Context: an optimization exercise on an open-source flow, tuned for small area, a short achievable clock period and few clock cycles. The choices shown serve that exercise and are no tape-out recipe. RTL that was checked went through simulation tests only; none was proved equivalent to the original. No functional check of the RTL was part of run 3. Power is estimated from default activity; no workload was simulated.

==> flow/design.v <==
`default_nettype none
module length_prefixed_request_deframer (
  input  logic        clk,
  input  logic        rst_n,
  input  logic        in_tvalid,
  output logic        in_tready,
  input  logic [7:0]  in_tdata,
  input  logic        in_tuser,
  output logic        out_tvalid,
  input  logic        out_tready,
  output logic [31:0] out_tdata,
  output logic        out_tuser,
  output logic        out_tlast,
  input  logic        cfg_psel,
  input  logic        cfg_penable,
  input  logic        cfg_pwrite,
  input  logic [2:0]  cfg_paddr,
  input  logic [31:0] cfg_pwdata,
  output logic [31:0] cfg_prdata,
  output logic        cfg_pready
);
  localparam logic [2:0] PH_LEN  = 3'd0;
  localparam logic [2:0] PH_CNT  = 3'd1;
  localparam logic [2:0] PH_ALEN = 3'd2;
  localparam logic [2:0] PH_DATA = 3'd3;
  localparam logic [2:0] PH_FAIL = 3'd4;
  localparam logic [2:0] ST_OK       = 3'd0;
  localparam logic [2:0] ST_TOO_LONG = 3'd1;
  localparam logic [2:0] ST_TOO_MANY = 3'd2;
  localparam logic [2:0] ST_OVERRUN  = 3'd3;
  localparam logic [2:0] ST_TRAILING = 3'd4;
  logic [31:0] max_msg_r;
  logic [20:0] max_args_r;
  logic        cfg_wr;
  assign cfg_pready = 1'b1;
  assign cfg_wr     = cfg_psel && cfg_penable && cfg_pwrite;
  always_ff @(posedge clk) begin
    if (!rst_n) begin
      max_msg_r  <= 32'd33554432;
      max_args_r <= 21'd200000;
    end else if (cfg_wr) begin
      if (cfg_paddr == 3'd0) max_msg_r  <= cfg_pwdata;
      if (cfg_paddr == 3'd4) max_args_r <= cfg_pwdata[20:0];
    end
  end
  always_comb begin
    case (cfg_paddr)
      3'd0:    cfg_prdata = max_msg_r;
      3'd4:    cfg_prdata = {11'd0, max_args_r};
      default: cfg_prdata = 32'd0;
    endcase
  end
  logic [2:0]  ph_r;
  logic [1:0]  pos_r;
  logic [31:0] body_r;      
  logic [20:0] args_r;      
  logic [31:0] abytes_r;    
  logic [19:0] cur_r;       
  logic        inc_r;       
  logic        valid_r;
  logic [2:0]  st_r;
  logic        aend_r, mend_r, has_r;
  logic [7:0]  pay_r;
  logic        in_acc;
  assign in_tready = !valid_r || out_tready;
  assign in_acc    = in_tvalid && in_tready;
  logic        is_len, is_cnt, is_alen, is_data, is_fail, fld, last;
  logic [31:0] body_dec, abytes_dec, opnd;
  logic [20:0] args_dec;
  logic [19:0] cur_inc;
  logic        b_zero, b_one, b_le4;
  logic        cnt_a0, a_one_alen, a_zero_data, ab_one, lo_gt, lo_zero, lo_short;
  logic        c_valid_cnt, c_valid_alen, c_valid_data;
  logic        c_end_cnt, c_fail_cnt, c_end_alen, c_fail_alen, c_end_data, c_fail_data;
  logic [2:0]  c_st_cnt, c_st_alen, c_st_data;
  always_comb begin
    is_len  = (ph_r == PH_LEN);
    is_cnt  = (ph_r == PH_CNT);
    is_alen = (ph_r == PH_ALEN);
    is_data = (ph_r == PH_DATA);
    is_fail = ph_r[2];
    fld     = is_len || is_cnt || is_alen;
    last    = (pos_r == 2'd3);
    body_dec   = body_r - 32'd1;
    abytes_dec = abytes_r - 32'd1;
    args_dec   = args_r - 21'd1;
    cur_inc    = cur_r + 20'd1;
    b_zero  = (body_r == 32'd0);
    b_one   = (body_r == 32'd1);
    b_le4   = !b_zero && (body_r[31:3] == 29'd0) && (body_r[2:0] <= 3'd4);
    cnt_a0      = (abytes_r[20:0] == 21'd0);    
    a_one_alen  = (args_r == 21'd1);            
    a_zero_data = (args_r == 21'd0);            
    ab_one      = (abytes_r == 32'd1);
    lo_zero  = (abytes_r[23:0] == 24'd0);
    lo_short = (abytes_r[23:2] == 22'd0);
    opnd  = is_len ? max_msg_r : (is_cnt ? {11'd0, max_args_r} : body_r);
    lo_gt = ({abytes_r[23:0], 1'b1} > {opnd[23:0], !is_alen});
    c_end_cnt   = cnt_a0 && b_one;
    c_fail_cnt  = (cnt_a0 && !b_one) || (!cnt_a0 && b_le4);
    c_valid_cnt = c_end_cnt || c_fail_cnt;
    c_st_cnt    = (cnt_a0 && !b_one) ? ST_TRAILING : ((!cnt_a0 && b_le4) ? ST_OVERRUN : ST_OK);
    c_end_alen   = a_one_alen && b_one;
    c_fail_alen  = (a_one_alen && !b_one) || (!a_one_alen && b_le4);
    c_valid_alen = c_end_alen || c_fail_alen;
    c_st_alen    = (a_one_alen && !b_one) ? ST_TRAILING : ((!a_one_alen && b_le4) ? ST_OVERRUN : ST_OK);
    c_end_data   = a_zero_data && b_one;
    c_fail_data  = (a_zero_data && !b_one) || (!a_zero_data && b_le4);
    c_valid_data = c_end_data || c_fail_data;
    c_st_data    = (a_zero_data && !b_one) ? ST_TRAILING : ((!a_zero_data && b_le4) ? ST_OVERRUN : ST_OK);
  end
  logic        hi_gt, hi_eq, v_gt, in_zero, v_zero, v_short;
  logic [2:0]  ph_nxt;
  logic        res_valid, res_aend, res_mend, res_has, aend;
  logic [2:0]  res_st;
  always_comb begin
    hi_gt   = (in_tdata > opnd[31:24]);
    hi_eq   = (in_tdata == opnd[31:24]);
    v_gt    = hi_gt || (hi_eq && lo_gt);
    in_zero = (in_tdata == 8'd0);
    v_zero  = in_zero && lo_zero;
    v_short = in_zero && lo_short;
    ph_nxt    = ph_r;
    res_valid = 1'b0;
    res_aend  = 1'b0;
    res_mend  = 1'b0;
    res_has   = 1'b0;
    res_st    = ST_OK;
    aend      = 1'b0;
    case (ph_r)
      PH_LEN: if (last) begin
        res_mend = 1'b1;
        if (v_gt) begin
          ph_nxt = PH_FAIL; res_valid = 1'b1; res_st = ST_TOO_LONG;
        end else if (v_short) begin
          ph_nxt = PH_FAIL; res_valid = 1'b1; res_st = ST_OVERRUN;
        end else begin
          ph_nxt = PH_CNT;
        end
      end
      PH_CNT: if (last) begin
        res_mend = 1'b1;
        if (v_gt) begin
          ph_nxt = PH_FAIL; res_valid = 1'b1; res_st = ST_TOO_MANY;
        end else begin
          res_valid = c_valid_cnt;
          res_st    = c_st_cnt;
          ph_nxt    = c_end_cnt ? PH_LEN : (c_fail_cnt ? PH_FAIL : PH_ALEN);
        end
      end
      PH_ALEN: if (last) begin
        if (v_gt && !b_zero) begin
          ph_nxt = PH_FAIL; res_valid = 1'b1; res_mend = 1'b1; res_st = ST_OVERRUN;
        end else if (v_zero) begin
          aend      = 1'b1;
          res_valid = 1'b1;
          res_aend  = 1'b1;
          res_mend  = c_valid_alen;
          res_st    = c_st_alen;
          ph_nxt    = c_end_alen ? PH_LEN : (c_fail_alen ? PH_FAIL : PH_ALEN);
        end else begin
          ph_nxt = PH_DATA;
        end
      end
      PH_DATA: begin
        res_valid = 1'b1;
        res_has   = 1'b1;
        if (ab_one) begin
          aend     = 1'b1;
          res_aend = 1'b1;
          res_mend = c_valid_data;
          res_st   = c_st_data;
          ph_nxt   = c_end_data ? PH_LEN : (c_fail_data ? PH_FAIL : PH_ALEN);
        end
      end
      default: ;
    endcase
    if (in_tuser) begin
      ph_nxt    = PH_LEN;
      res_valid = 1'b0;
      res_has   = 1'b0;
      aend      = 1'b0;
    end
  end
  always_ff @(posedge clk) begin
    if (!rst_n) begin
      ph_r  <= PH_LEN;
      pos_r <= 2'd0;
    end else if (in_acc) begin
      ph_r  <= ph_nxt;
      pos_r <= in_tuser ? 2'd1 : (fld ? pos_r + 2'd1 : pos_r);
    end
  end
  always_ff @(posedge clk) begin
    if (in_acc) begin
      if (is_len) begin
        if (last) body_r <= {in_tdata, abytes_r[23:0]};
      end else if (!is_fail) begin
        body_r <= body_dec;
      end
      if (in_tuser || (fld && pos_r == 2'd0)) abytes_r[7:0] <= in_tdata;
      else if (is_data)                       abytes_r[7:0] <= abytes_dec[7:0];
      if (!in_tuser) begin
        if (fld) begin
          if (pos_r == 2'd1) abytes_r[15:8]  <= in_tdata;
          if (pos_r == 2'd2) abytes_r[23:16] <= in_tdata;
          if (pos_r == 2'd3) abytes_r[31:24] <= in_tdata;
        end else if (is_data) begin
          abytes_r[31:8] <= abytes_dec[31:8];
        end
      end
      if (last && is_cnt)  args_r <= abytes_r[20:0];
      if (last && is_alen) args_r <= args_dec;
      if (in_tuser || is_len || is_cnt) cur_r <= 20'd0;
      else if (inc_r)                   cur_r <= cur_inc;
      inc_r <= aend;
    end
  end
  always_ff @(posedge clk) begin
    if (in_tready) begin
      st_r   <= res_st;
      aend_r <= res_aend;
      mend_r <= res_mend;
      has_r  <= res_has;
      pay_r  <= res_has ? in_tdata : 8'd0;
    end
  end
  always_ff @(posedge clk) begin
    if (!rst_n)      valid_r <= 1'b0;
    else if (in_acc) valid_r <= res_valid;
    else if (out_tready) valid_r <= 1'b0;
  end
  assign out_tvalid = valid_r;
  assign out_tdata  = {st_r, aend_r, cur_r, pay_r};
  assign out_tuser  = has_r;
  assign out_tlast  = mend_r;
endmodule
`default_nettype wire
....................
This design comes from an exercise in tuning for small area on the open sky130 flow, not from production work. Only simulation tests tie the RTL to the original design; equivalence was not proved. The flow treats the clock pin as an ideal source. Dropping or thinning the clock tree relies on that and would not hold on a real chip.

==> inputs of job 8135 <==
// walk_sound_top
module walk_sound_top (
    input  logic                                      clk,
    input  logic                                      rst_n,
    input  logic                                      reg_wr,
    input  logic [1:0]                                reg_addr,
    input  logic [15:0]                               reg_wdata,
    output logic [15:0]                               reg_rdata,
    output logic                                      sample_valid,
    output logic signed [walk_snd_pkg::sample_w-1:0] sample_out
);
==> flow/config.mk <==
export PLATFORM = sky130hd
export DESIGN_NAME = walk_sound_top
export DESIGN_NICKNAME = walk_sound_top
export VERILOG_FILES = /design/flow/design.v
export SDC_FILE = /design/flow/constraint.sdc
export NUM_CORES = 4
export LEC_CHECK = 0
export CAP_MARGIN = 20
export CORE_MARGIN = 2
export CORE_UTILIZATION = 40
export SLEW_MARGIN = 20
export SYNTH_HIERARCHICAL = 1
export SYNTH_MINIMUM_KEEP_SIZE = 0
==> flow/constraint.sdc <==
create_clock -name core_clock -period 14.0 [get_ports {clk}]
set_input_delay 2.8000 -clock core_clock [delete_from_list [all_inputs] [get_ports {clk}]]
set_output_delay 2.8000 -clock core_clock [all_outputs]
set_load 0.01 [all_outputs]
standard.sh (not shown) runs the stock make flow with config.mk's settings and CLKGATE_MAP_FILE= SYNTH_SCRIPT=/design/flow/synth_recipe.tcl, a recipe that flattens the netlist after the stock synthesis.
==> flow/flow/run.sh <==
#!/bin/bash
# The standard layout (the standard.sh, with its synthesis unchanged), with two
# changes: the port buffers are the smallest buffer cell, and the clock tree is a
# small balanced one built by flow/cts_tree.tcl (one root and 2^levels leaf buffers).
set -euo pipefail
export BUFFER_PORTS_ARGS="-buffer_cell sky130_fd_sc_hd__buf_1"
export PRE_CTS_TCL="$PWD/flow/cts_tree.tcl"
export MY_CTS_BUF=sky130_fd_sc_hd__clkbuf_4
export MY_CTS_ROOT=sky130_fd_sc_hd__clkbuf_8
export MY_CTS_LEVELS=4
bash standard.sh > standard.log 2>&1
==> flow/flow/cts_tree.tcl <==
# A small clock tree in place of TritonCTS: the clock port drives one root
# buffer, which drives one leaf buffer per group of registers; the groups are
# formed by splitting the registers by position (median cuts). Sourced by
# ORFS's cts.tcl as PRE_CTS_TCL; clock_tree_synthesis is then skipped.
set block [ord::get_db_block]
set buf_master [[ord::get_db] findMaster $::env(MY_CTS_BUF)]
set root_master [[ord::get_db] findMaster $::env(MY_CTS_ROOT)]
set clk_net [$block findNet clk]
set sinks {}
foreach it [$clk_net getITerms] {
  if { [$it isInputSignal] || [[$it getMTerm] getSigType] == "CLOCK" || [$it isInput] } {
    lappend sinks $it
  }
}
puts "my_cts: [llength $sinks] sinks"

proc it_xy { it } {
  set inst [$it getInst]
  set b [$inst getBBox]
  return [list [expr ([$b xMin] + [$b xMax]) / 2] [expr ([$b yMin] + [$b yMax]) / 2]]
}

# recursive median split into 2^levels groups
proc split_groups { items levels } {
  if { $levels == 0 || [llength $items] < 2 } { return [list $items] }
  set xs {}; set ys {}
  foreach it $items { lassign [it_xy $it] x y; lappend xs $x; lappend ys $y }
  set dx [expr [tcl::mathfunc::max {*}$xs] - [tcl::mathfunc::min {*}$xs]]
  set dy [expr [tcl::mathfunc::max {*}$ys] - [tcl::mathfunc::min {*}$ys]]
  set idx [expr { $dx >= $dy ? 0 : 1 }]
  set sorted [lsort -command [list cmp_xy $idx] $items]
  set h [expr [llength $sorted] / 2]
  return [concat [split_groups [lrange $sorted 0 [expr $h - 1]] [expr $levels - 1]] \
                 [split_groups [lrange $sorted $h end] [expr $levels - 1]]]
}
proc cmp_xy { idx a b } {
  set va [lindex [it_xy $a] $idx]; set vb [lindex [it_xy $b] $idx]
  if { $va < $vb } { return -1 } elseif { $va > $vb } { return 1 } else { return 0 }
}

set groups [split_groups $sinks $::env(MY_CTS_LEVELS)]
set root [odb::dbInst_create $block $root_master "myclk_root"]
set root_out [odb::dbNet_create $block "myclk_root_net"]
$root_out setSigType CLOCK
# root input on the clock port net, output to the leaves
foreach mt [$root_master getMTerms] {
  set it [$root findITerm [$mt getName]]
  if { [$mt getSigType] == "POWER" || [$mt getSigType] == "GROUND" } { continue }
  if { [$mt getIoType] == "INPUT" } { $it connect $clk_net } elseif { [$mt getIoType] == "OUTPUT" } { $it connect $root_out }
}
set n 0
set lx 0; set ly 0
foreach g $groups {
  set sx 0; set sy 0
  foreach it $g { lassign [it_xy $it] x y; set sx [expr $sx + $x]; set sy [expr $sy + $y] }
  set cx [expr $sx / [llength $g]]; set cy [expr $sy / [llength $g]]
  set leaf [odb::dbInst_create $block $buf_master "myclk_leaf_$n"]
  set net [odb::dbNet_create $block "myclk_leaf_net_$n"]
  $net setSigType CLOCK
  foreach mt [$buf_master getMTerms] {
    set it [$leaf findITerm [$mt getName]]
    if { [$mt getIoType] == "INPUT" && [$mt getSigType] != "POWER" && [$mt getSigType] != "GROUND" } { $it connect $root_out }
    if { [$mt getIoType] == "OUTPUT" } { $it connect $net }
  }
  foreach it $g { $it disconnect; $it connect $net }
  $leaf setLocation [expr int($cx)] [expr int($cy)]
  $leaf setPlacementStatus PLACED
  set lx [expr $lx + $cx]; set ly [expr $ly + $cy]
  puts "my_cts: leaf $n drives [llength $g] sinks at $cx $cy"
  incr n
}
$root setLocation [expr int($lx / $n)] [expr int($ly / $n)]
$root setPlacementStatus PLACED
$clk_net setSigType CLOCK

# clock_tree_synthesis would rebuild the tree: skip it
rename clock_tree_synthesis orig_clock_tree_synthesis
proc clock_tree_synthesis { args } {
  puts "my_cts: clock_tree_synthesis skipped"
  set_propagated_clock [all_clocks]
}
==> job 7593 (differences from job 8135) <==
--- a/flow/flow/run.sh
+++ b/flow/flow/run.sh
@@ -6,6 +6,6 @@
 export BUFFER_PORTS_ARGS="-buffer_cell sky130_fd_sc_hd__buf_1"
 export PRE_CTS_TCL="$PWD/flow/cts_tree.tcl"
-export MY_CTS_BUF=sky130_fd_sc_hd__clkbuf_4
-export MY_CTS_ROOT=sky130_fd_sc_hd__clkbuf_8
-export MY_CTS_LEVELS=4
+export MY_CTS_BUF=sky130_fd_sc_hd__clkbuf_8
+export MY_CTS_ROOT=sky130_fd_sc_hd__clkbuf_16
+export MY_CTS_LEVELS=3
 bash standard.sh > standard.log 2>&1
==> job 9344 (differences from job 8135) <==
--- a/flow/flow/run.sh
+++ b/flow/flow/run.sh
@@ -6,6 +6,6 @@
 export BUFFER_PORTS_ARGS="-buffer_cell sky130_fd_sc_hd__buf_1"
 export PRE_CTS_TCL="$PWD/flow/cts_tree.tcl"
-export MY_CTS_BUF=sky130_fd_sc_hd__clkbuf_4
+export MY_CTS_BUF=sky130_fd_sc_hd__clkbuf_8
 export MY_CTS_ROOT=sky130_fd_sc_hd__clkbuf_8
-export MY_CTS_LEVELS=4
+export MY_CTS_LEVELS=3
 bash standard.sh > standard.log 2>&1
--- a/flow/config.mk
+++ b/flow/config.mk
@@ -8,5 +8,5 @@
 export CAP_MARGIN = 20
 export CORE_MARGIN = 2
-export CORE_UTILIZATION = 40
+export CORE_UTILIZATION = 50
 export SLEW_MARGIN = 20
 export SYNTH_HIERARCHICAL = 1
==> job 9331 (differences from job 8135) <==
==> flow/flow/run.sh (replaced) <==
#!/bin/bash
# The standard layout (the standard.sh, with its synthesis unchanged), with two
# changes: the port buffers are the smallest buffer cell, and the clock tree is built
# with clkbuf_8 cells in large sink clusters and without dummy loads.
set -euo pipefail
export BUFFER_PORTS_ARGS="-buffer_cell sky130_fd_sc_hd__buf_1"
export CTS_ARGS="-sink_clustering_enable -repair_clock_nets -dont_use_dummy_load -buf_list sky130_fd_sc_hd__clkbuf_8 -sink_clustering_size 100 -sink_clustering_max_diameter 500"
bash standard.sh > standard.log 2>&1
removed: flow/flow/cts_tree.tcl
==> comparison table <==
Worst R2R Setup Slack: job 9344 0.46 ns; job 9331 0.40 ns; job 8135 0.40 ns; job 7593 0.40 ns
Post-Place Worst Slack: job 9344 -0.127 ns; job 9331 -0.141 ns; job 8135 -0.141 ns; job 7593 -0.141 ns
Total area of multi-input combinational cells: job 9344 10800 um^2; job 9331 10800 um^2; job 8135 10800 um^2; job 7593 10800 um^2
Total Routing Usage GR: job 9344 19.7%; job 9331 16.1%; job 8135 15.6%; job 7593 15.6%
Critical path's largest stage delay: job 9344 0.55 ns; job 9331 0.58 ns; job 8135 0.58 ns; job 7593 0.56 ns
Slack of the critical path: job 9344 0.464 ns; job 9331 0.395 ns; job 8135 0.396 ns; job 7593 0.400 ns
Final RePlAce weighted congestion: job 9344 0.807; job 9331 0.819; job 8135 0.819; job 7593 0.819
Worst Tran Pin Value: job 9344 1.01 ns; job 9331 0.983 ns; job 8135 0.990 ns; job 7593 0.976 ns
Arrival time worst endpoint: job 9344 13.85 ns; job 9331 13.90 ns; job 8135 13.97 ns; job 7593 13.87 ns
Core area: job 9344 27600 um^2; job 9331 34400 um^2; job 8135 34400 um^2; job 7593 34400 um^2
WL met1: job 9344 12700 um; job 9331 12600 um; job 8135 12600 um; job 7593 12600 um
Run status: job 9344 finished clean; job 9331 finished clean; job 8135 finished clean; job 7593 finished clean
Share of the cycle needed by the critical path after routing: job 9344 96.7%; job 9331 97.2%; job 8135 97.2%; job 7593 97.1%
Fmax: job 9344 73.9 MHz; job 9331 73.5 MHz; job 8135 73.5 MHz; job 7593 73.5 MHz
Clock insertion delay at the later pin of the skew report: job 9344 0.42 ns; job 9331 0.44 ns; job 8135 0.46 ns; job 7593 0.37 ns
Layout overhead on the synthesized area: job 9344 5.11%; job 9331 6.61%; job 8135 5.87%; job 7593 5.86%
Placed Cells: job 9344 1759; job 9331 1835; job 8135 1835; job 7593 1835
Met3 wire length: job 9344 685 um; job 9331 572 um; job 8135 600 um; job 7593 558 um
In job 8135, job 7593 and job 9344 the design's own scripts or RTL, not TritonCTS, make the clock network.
....................
TRY IT: Return, with no change at all, every line in the entries above from the line containing "# buffer, which" through the line containing "set b [$inst getBBox]".

EXERCISE SOLUTION:
# buffer, which drives one leaf buffer per group of registers; the groups are
# formed by splitting the registers by position (median cuts). Sourced by
# ORFS's cts.tcl as PRE_CTS_TCL; clock_tree_synthesis is then skipped.
set block [ord::get_db_block]
set buf_master [[ord::get_db] findMaster $::env(MY_CTS_BUF)]
set root_master [[ord::get_db] findMaster $::env(MY_CTS_ROOT)]
set clk_net [$block findNet clk]
set sinks {}
foreach it [$clk_net getITerms] {
  if { [$it isInputSignal] || [[$it getMTerm] getSigType] == "CLOCK" || [$it isInput] } {
    lappend sinks $it
  }
}
puts "my_cts: [llength $sinks] sinks"

proc it_xy { it } {
  set inst [$it getInst]
  set b [$inst getBBox]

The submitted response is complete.